• REQUIRED ACTION
Identify all lines of the data containing the string "reports" and copy them.

--

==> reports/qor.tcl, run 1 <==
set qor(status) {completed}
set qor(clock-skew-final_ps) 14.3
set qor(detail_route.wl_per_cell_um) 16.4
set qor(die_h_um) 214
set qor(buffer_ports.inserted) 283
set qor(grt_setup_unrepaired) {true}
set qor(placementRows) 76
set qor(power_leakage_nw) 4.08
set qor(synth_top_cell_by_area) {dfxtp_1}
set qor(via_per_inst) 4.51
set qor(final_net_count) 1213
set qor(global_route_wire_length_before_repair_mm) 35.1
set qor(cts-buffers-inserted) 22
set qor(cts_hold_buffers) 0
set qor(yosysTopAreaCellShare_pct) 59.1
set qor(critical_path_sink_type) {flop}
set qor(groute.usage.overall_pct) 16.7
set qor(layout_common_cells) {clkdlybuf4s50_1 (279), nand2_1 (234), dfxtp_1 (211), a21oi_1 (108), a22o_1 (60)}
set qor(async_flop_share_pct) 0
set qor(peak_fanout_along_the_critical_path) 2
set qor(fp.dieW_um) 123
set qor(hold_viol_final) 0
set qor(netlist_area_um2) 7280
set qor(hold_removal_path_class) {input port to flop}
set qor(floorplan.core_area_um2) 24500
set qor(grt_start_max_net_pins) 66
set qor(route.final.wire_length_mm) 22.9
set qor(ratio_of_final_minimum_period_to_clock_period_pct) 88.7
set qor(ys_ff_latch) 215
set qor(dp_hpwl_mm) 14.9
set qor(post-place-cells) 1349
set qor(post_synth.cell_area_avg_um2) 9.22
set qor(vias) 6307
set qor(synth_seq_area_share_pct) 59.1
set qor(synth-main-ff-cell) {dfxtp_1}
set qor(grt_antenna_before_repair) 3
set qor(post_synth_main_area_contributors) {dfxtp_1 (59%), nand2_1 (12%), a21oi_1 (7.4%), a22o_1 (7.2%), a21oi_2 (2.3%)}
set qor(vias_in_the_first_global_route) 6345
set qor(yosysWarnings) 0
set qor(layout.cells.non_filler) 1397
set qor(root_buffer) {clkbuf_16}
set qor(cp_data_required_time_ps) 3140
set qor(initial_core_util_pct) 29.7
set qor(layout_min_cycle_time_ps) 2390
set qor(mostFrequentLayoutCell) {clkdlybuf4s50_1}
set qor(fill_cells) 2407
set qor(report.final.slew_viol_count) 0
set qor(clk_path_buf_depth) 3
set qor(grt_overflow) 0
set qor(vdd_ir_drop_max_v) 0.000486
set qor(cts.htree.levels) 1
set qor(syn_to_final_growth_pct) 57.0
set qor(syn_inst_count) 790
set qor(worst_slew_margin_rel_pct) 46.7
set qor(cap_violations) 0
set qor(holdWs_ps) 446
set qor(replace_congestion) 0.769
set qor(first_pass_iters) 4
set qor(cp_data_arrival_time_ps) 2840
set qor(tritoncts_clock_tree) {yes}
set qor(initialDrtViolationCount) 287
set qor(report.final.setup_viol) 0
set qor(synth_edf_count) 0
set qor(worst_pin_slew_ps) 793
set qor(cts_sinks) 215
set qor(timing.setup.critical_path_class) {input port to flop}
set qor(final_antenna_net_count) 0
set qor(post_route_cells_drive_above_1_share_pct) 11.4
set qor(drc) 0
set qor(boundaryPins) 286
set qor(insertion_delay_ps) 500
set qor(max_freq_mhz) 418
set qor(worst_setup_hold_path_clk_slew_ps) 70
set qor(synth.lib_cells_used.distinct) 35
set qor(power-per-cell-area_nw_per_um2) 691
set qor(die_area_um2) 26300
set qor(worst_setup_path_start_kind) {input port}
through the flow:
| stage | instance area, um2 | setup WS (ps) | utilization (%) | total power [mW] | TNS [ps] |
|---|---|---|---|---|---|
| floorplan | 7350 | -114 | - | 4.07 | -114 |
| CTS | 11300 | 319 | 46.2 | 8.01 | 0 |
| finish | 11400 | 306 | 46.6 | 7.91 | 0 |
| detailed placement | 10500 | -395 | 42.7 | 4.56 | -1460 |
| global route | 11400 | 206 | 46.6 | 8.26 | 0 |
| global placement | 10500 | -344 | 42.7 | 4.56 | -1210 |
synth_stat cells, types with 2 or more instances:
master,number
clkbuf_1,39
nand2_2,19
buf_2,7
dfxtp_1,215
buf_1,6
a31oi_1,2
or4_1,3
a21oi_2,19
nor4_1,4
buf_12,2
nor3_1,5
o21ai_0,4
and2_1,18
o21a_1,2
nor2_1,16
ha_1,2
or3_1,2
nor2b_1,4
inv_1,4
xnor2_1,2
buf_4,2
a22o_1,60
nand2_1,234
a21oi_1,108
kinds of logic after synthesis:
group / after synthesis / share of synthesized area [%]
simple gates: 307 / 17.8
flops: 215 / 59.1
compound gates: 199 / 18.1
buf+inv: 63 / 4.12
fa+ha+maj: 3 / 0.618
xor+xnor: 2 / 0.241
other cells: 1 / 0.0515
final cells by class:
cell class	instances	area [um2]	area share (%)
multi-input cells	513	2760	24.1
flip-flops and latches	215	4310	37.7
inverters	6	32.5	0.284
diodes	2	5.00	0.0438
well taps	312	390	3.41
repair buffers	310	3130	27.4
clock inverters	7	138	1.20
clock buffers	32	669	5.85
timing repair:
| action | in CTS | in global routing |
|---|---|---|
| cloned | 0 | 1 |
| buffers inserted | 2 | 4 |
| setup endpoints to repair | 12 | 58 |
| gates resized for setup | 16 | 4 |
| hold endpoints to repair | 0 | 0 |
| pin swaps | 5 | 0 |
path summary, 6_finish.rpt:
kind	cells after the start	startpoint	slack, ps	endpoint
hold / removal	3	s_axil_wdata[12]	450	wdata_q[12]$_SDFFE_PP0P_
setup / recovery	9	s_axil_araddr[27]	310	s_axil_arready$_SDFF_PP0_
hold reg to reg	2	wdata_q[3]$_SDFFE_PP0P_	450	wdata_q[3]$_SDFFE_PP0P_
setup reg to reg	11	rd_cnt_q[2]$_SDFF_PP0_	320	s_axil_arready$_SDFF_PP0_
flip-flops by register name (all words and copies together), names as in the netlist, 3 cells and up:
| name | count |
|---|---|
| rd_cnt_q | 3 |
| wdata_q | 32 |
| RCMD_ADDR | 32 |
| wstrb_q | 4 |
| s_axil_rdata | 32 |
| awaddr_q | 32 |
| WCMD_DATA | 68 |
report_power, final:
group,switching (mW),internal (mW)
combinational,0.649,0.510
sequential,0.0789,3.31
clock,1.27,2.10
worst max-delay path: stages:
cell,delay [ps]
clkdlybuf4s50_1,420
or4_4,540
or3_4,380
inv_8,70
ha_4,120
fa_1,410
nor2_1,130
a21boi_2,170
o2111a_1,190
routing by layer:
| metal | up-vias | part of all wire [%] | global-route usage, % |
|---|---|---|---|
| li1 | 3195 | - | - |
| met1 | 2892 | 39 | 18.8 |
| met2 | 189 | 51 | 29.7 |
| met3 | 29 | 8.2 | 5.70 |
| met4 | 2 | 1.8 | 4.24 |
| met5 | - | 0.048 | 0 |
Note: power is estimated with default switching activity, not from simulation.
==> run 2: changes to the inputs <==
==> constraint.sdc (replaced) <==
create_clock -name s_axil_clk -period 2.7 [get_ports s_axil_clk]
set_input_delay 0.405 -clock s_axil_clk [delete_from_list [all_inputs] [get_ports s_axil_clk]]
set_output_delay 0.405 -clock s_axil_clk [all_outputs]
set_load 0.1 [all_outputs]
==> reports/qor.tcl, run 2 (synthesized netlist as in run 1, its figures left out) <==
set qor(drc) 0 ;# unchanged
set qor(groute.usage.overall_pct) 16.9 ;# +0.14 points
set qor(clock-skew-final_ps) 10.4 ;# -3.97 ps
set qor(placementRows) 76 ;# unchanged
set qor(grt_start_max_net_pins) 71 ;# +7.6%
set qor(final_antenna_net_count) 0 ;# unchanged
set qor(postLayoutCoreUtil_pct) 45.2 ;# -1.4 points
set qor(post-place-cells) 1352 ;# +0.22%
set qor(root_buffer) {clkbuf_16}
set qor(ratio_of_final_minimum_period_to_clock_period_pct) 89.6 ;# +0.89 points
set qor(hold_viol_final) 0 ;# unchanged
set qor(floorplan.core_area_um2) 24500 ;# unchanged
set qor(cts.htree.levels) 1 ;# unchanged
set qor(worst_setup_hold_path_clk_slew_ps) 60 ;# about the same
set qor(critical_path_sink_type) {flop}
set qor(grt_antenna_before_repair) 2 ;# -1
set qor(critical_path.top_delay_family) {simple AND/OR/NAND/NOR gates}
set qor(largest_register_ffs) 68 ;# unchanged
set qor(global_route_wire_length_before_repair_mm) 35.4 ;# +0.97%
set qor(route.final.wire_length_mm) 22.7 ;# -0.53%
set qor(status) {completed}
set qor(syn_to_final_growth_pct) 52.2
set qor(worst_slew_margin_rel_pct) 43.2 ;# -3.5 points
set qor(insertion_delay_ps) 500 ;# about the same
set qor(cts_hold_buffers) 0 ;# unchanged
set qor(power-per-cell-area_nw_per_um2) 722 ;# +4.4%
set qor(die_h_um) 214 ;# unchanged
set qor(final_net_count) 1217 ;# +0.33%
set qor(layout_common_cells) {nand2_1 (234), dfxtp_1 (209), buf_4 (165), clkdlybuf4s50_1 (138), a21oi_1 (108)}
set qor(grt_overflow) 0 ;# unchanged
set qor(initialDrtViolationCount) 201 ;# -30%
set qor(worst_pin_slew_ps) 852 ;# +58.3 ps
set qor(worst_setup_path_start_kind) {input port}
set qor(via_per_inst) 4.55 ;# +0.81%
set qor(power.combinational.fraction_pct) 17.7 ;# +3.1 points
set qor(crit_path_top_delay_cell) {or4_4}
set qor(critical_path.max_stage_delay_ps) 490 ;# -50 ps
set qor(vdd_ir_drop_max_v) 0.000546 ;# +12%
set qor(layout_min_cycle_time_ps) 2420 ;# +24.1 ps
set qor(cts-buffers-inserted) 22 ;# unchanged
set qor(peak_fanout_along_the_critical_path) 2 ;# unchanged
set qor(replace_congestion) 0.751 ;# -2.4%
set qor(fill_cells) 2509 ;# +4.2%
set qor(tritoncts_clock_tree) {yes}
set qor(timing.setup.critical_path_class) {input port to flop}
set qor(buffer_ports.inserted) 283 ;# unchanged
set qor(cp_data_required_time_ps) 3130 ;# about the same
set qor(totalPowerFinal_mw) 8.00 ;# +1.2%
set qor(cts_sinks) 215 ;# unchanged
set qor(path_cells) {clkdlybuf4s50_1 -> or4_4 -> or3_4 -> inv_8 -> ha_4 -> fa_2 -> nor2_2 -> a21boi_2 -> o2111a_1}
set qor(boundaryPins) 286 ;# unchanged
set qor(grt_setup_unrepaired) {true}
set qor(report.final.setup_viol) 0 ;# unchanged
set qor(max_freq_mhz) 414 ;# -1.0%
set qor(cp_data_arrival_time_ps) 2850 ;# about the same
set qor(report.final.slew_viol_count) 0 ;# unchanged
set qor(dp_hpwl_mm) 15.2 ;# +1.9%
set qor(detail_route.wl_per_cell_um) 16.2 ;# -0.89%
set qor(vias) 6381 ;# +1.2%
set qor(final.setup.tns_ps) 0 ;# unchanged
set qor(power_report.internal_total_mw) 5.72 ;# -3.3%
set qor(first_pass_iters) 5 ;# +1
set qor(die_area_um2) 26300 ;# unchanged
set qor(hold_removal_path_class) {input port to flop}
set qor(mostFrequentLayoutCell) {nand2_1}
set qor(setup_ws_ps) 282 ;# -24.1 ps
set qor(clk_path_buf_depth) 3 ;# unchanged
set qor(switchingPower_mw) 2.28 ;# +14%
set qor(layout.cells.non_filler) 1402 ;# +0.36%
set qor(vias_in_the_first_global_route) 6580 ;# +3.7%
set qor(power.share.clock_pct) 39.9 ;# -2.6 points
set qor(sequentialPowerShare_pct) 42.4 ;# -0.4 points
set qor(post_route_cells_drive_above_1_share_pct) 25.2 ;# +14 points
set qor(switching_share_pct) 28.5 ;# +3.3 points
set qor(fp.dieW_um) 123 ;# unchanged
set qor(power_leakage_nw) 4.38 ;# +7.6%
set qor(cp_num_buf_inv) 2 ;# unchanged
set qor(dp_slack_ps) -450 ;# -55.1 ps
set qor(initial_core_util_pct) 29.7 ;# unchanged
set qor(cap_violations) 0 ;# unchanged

--

• RESPONSE AREA
==> reports/qor.tcl, run 1 <==
==> reports/qor.tcl, run 2 (synthesized netlist as in run 1, its figures left out) <==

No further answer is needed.